Exercise objective: Give every line of the listing word for word, beginning at the first and including the line with "-- run 3: through" as the last.

╭─ Given records

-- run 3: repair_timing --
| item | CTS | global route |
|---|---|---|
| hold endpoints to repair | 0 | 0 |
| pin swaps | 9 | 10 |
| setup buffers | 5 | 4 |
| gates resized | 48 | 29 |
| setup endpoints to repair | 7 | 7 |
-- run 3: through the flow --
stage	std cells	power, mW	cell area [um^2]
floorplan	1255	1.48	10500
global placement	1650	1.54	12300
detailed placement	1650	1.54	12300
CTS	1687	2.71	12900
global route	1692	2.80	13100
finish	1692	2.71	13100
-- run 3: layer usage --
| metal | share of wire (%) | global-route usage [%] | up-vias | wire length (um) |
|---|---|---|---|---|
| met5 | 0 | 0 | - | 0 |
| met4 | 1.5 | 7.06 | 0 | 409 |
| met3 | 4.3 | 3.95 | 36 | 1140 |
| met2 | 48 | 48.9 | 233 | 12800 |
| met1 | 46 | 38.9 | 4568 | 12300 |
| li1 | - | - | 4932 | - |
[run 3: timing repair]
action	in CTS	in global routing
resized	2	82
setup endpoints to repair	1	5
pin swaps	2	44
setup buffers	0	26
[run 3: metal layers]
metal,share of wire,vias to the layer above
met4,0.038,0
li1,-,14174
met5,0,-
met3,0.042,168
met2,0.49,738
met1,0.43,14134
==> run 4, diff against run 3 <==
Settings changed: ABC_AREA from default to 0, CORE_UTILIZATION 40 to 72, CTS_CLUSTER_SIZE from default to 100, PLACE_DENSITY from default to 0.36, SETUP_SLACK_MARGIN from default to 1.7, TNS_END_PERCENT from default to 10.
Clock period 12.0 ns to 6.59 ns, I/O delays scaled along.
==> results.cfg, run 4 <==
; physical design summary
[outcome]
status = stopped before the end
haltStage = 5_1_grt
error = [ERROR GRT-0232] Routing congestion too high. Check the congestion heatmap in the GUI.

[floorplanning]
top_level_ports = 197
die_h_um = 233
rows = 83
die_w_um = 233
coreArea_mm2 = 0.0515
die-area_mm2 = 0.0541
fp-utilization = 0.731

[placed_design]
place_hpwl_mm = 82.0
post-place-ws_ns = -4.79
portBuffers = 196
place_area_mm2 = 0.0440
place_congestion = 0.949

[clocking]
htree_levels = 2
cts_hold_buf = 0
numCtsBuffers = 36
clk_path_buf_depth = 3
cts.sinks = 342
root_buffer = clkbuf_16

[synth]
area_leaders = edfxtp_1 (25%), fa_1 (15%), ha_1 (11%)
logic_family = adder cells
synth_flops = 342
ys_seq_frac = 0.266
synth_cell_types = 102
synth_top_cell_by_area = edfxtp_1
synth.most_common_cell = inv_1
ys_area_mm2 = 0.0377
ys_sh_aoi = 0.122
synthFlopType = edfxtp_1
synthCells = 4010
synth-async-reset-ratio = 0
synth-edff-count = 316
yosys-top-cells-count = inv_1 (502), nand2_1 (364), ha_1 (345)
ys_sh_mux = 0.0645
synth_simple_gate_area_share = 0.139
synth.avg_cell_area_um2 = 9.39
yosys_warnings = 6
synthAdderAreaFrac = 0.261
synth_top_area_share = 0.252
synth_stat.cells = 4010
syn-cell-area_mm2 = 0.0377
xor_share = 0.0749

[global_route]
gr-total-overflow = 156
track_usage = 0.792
==> inputs of exp/lagoon <==
Design axi4_slave, start of the top module:
module axi4_slave #(
    parameter int          NUM_REGS   = 4     ,
    parameter integer      ID_WIDTH   = 4     ,
    parameter integer      ADDR_WIDTH = 32    ,
    parameter integer      DATA_WIDTH = 32    ,
    parameter logic [31:0] BASE_ADDR  = 32'h0
)(
    input  logic                     ACLK,
    input  logic                     ARESETN,
    input  logic [ID_WIDTH-1:0]       S_AXI_AWID     ,
    input  logic [ADDR_WIDTH-1:0]     S_AXI_AWADDR   ,
    input  logic [7:0]                S_AXI_AWLEN    ,
    input  logic [2:0]                S_AXI_AWSIZE   ,
    input  logic [1:0]                S_AXI_AWBURST  ,
    input  logic                      S_AXI_AWVALID  ,
    output logic                      S_AXI_AWREADY  ,
    input  logic [DATA_WIDTH-1:0]     S_AXI_WDATA    ,
    input  logic [(DATA_WIDTH/8)-1:0] S_AXI_WSTRB    ,
    input  logic                      S_AXI_WLAST    ,
  ...
clock: 86.0 ns
lec_check: 0
abc_area: 1
cap_margin: 20
core_margin: 2
core_utilization: 68
cts_cluster_diameter: 378
max_routing_layer: met4
place_density: 0.6
slew_margin: 20
tns_end_percent: 5
run.sh (not shown) runs the stock make flow with config.mk's settings and CLKGATE_MAP_FILE=.
==> exp/onyx: changes against exp/lagoon <==
- CAP_MARGIN: 20 -> 15
- CORE_UTILIZATION: 68 -> 72
- CTS_CLUSTER_DIAMETER: 378 -> default
- CTS_CLUSTER_SIZE: default -> 10
- MAX_ROUTING_LAYER: met4 -> default
==> flow/constraint.sdc (replaced) <==
create_clock -name core_clock -period 71.9 [get_ports {ACLK}]
set_input_delay 14.3800 -clock core_clock [delete_from_list [all_inputs] [get_ports {ACLK}]]
set_output_delay 14.3800 -clock core_clock [all_outputs]
set_load 0.01 [all_outputs]
==> exp/willow: changes against exp/lagoon <==
- ABC_AREA: 1 -> default
- CORE_UTILIZATION: 68 -> 71
- CTS_CLUSTER_DIAMETER: 378 -> default
- CTS_CLUSTER_SIZE: default -> 36
- MAX_ROUTING_LAYER: met4 -> default
- PLACE_DENSITY: 0.6 -> 0.65
- TNS_END_PERCENT: 5 -> default
==> flow/constraint.sdc (replaced) <==
create_clock -name core_clock -period 162.0 [get_ports {ACLK}]
set_input_delay 32.4000 -clock core_clock [delete_from_list [all_inputs] [get_ports {ACLK}]]
set_output_delay 32.4000 -clock core_clock [all_outputs]
set_load 0.01 [all_outputs]
==> exp/indigo: changes against exp/lagoon <==
- ABC_AREA: 1 -> default
- CORE_UTILIZATION: 68 -> 58
- CTS_CLUSTER_DIAMETER: 378 -> default
- PLACE_DENSITY: 0.6 -> default
- TNS_END_PERCENT: 5 -> default
==> flow/constraint.sdc (replaced) <==
create_clock -name core_clock -period 105.0 [get_ports {ACLK}]
set_input_delay 21.0000 -clock core_clock [delete_from_list [all_inputs] [get_ports {ACLK}]]
set_output_delay 21.0000 -clock core_clock [all_outputs]
set_load 0.01 [all_outputs]
==> comparison table <==
metric                                                               exp/lagoon                                                             exp/indigo                   exp/onyx             exp/willow
Outcome                                               aborted with a tool error                                             complete, but fails checks  aborted with a tool error  timing/DRC/antenna clean
Stage where the flow stopped                                            5_1_grt                                                                      -               3_5_place_dp                      -
Layout check failures                                                         -  max-capacitance violations, max-slew violations, negative setup slack                          -                      -
Dominant cell by count in the synthesized netlist                       nand2_1                                                                   ha_1                    nand2_1                   ha_1
Multi-input gates                                                             -                                                                   7033                          -                   7030
Avg Cell Area, Syn                                                    6.368 um2                                                              7.670 um2                  6.368 um2              7.670 um2
Kind of launch point of the worst setup path                                  -                                                              input pin                          -              input pin
Worst Skew                                                                    -                                                             0.01028 ns                          -             0.03836 ns
Post-synth design cell area                                           69640 um2                                                              61410 um2                  69640 um2              61410 um2
Area leader share                                                        0.1462                                                                 0.1616                     0.1462                 0.1616
Post-placement setup slack                                            -6.170 ns                                                              -5.914 ns                          -               18.74 ns
Number of nets in the layout                                                  -                                                                  11249                          -                   9089
Stage delay of the slowest cell on the critical path                          -                                                                0.57 ns                          -                1.00 ns
Number of cells on the critical path                                          -                                                                    520                          -                    457
WP buf/inv                                                                    -                                                                    109                          -                     16
Tool warnings                                                                 -                                                                     43                          -                     40
Startpoint-to-endpoint class of the critical path                             -                                                  input pin to register                          -  input pin to register
Count of maximum capacitance violations                                       -                                                                      1                          -                      0
Post-CTS Setup Repair Bufs                                                  360                                                                    227                          -                      0
Met3 wirelength from detailed routing                                         -                                                               21410 um                          -               17860 um
Area Overhead vs Synth                                                        -                                                                 41.95%                          -                 6.193%
Capture point of the worst path                                               -                                                  rd_wrap_end_latch[11]                          -  wr_wrap_end_latch[11]
Wire length per cell after detailed routing                                   -                                                               20.89 um                          -               20.87 um
Path class of the lowest-slack min-delay path                                 -                                                   register to register                          -   register to register
Max Transition Viols Final                                                    -                                                                      6                          -                      0
==> inputs of amber <==
// datapath
module datapath(clk, rst, sw, seg0, seg1,seg2,seg3, mem_addr, mem_wdata, mem_we, mem_rdata);
	input clk, rst;
	input [3:0] sw;
	output [6:0] seg0,seg1,seg2,seg3;
	output [15:0] mem_addr;
	output [15:0] mem_wdata;
	output mem_we;
	input [15:0] mem_rdata;
	wire [15:0] rin, rout;
	wire wr_enable, ram_addr_sel, pcin, ram_out_ctrl, instr_ctrl, acc_enable, acc_out_ctrl, pc_enable, pc_out_ctrl, addsub, a_enable, xor_ctrl, cu_out_ctrl, mul_out_ctrl, mul_acc_out_ctrl, sr_sel, add_ctrl;
	wire[15:0] instr, bus, instr_address, cu_out, r0_out, r1_out,r2_out, r3_out, r4_out, r5_out, r6_out, r7_out, r8_out, r9_out,r10_out, r11_out, r12_out, r13_out, mul_acc_out, sp_out;
	wire [15:0] ra_in, acc_out, sr_out;
	reg [15:0] ram_address, sr_in;
	wire [15:0] ram_out;
	wire[1:0] sp_sel;
	wire[3:0] status_reg;
	sixteen_bit_reg instruction_register(.clk(clk),.rst(rst),.D(bus),.Q(instr),.enable(instr_ctrl));
	program_counter pc(.clk(clk),.rst(rst), .select(pcin), .bus(bus), .out(instr_address),.pc_enable(pc_enable));
	always@(ram_addr_sel or sp_out or instr_address) begin
		if (ram_addr_sel == 1'b1)
			ram_address <= sp_out;
		else 
			ram_address <= instr_address;
	end
	assign mem_addr = ram_address;
	assign mem_wdata = bus;
	assign mem_we = wr_enable;
	assign ram_out = mem_rdata;
	control_unit control_unit_inst
	(	
		.clk(clk), .rst(rst), .instr(instr), .rin(rin), 
		.rout(rout), .gin(acc_enable), .gout(acc_out_ctrl), .pcin(pcin), 
		.pcout(pc_out_ctrl), .addsub(addsub), .a_in(a_enable), 
  ...
clock: 9.06 ns
lec_check: 0
abc_area: 0
cap_margin: 10
core_aspect_ratio: 1.78
core_margin: 9
core_utilization: 66
cts_cluster_size: 88
place_density_lb_addon: 0.28
setup_slack_margin: 2.21
slew_margin: 30
run.sh (not shown) runs the stock make flow with config.mk's settings and CLKGATE_MAP_FILE=.
==> inputs of xenon, as changes to amber <==
==> flow/config.mk (replaced) <==
export PLATFORM = sky130hd
export DESIGN_NAME = datapath
export DESIGN_NICKNAME = datapath
export VERILOG_FILES = /design/flow/design.v
export SDC_FILE = /design/flow/constraint.sdc
export NUM_CORES = 4
export LEC_CHECK = 0
export CAP_MARGIN = 20
export CORE_MARGIN = 2
export CORE_UTILIZATION = 61
export SETUP_SLACK_MARGIN = 1.81
export SLEW_MARGIN = 20
==> flow/constraint.sdc (replaced) <==
create_clock -name core_clock -period 6.19 [get_ports {clk}]
set_input_delay 1.2380 -clock core_clock [delete_from_list [all_inputs] [get_ports {clk}]]
set_output_delay 1.2380 -clock core_clock [all_outputs]
set_load 0.01 [all_outputs]
==> inputs of harbor, as changes to amber <==
==> flow/config.mk (replaced) <==
export PLATFORM = sky130hd
export DESIGN_NAME = datapath
export DESIGN_NICKNAME = datapath
export VERILOG_FILES = /design/flow/design.v
export SDC_FILE = /design/flow/constraint.sdc
export NUM_CORES = 4
export LEC_CHECK = 0
export CAP_MARGIN = 20
export CORE_MARGIN = 4
export CORE_UTILIZATION = 59
export SLEW_MARGIN = 20
==> flow/constraint.sdc (replaced) <==
create_clock -name core_clock -period 9.23 [get_ports {clk}]
set_input_delay 1.8460 -clock core_clock [delete_from_list [all_inputs] [get_ports {clk}]]
set_output_delay 1.8460 -clock core_clock [all_outputs]
set_load 0.01 [all_outputs]
==> comparison table <==
Run status: xenon aborted with a tool error; harbor complete, no violations; amber finished with violations
Stage where the flow stopped: xenon 5_1_grt; harbor -; amber -
Violated checks: xenon -; harbor -; amber setup timing
End-of-flow core utilization: xenon -; harbor 70.13%; amber 82.09%
Crit path buf inv count: xenon -; harbor 8; amber 14
Tool warnings: xenon -; harbor 60; amber 61
Crit. path cell count: xenon -; harbor 33; amber 38
Hold WC Path Type: xenon -; harbor flip-flop to flip-flop; amber flip-flop to flip-flop
Startpoint of the most critical hold path: xenon -; harbor alu_inst.mul_accumulator.Q[13]; amber alu_inst.accumulator.Q[6]
Half-perimeter wire length of the detailed placement result: xenon 96420 um; harbor 83390 um; amber 90720 um
Routed vias/inst: xenon -; harbor 6.937; amber 7.740
Number of resized instances in the post-cts repair step: xenon 324; harbor 15; amber 212
Worst skew pair latency: xenon -; harbor 0.59 ns; amber 0.58 ns
Multi-input combinational cell count: xenon -; harbor 2346; amber 2346
Fp_density: xenon 61.91%; harbor 60.14%; amber 66.81%
Design top, start of the top module:
module top#(parameter m = 7)(
    input clk,
    input signed [m-1:0]noise_in,
    output reg signed [2*m-1:0]filter_out
);
Size: ~22 I/O pins, roughly 9400 um^2 of cells after synthesis.
export LEC_CHECK = 0
export ABC_AREA = 1
export CAP_MARGIN = 20
export CORE_MARGIN = 2
export CORE_UTILIZATION = 72
export CTS_CLUSTER_DIAMETER = 98
export PLACE_DENSITY = 0.79
export SLEW_MARGIN = 20
create_clock -name core_clock -period 5.51 [get_ports {clk}]
run.sh (not shown) runs the stock make flow with config.mk's settings and CLKGATE_MAP_FILE=.
The starting point finished with negative setup slack left.
Rerun with:
- ABC_AREA: 1 -> default
- CORE_UTILIZATION: 72 -> 40
- CTS_CLUSTER_DIAMETER: 98 -> default
- PLACE_DENSITY: 0.79 -> default
- SETUP_SLACK_MARGIN: default -> 0.16
- clock period: 5.51 -> 8.6 ns (I/O delays scaled with it)
What happened:
- The changed run completed without violations
- flip-flop count is unchanged
- die size went up by about 70%
- global-route usage decreases by 20 points
## run A
## CS
module CS(clk, reset, X, Y);
	input clk, reset; 
	input [7:0] X;
	output [9:0] Y;
	reg [9:0] X1,X2, X3, X4, X5, X6, X7, X8, X9;
	wire[9:0] avg_w;
	reg [9:0] avg;
	reg [9:0] appr;
	wire[9:0] Y_keep_w;
	reg [9:0] Y;
	reg [12:0] avg_dividend;
	reg [12:0] Y_dividend;
	reg [12:0] total_num;
	reg [9:0] least;
	wire [12:0] avg_dis = 13'd9;
	wire [12:0] Y_dis = 13'd8;
	always @(negedge clk) begin
		if(reset) begin
			X1 <= 0; X2 <= 0; X3 <= 0; X4 <= 0; X5 <= 0; X6 <= 0; X7 <= 0; X8 <= 0; X9 <= 0;
			avg_dividend <= 0;
			total_num <= 0;
		end  
		else begin 
			if (total_num < 9)
				total_num <= total_num + 1;
			X1 <= X2;
			X2 <= X3;
			X3 <= X4;
			X4 <= X5;
			X5 <= X6;
			X6 <= X7;
			X7 <= X8;
			X8 <= X9;
			X9 <= X;
			avg_dividend <= X2+X3+X4+X5+X6+X7+X8+X9+X; 	
		end  
	end  
	calc c1(avg_dividend, avg_dis, avg_w);
	always @(*) begin
		avg = avg_w;
		appr = X1;
		least = 1000;
  ...
Size in the first run: ~110 flip-flops, ~20 I/O pins.
export LEC_CHECK = 0
export ABC_AREA = 1
export CAP_MARGIN = 0
export CORE_ASPECT_RATIO = 0.5
export CORE_MARGIN = 2
export CORE_UTILIZATION = 72
export CTS_CLUSTER_DIAMETER = 348
export CTS_CLUSTER_SIZE = 97
export SETUP_SLACK_MARGIN = 2.93
export SLEW_MARGIN = 20
export TNS_END_PERCENT = 5
create_clock -name core_clock -period 30.5 [get_ports {clk}]
run.sh (not shown) runs the stock make flow with config.mk's settings and CLKGATE_MAP_FILE=.
Run A did not run to completion, as it errored out during 3_5_place_dp.
Input-level comparison between run B and run A:
==> flow/config.mk <==
export PLATFORM = sky130hd
export DESIGN_NAME = CS
export DESIGN_NICKNAME = CS
export VERILOG_FILES = /design/flow/design.v
export SDC_FILE = /design/flow/constraint.sdc
export NUM_CORES = 4
export LEC_CHECK = 0
export ABC_AREA = 1
export CAP_MARGIN = 20
export CORE_MARGIN = 2
export CORE_UTILIZATION = 72
export SLEW_MARGIN = 20
==> flow/constraint.sdc <==
create_clock -name core_clock -period 71.4 [get_ports {clk}]
set_input_delay 14.2800 -clock core_clock [delete_from_list [all_inputs] [get_ports {clk}]]
set_output_delay 14.2800 -clock core_clock [all_outputs]
set_load 0.01 [all_outputs]
Results
Relative to run A, floorplan utilization has decreased by 0.90 points in run B. No stage failed in run B, and the final checks on the layout all came back clean. Run A fits on a die that is larger than the die of run B. Row overall die height: run B higher / run A lower. Looking at global placement routability congestion across run A and run B, the one that comes out lower is run B.
diff inputs: run B => run C
==> flow/config.mk <==
export PLATFORM = sky130hd
export DESIGN_NAME = CS
export DESIGN_NICKNAME = CS
export VERILOG_FILES = /design/flow/design.v
export SDC_FILE = /design/flow/constraint.sdc
export NUM_CORES = 4
export LEC_CHECK = 0
export CAP_MARGIN = 20
export CORE_MARGIN = 2
export CORE_UTILIZATION = 45
export SLEW_MARGIN = 20
==> flow/constraint.sdc <==
create_clock -name core_clock -period 68.7 [get_ports {clk}]
set_input_delay 13.7400 -clock core_clock [delete_from_list [all_inputs] [get_ports {clk}]]
set_output_delay 13.7400 -clock core_clock [all_outputs]
set_load 0.01 [all_outputs]
==> comparison <==
Taking run B as 1.0, run C lands at 0.79 on total number of cells along the worst setup path.
#### Input delta (run D over run C)
-- flow/config.mk --
<<< run C, line 8
export CAP_MARGIN = 20
export CORE_MARGIN = 2
export CORE_UTILIZATION = 45
export SLEW_MARGIN = 20
>>> run D, line 8
export CAP_MARGIN = 20
export CORE_MARGIN = 2
export CORE_UTILIZATION = 15
export SLEW_MARGIN = 20
==> flow/constraint.sdc <==
create_clock -name core_clock -period 86.2 [get_ports {clk}]
set_input_delay 17.2400 -clock core_clock [delete_from_list [all_inputs] [get_ports {clk}]]
set_output_delay 17.2400 -clock core_clock [all_outputs]
set_load 0.01 [all_outputs]
- Diff run C -> run D: count of routing violations after the opening detailed-route iteration fell by 60; count of multi-input combinational gates level; final non-filler cell total grew by 831.
- Between run D and run C, core utilization is higher for run C, run D comes in under that.
- Die area in run D is about 200% above run C.
- [compare] base=run C new=run D: final critical-path setup slack grew by 2020 ps; depth of the critical timing path with buffers and inverters included shrank by about 4.3%.
- Going from run C to run D, non-clock buffer contribution to total cell area decreased 4.5 points; total of plain and repair buffers excluding clock buffers decreased 77%.
#### Input delta (run E over run D)
-- flow/config.mk --
<<< run D, line 8
export CAP_MARGIN = 20
export CORE_MARGIN = 2
export CORE_UTILIZATION = 15
export SLEW_MARGIN = 20
>>> run E, line 8
export CAP_MARGIN = 20
export CORE_MARGIN = 2
export CORE_UTILIZATION = 40
export MAX_ROUTING_LAYER = met4
export SLEW_MARGIN = 20
export TNS_END_PERCENT = 85
==> flow/constraint.sdc <==
create_clock -name core_clock -period 70.0 [get_ports {clk}]
set_input_delay 14.0000 -clock core_clock [delete_from_list [all_inputs] [get_ports {clk}]]
set_output_delay 14.0000 -clock core_clock [all_outputs]
set_load 0.01 [all_outputs]
### Flow results
Run D -> run E: number of fillers in the final layout decreased by more than half. Re met3 usage: run E is 2.2 points up on run D. Going from run D to run E, post-layout instance count excluding filler cells lost 23%. Route | run E vs run D | wire longer in run E. Re chip area line of the yosys report: no difference whatsoever between run D and run E.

╰─

Exercise result:
-- run 3: repair_timing --
| item | CTS | global route |
|---|---|---|
| hold endpoints to repair | 0 | 0 |
| pin swaps | 9 | 10 |
| setup buffers | 5 | 4 |
| gates resized | 48 | 29 |
| setup endpoints to repair | 7 | 7 |
-- run 3: through the flow --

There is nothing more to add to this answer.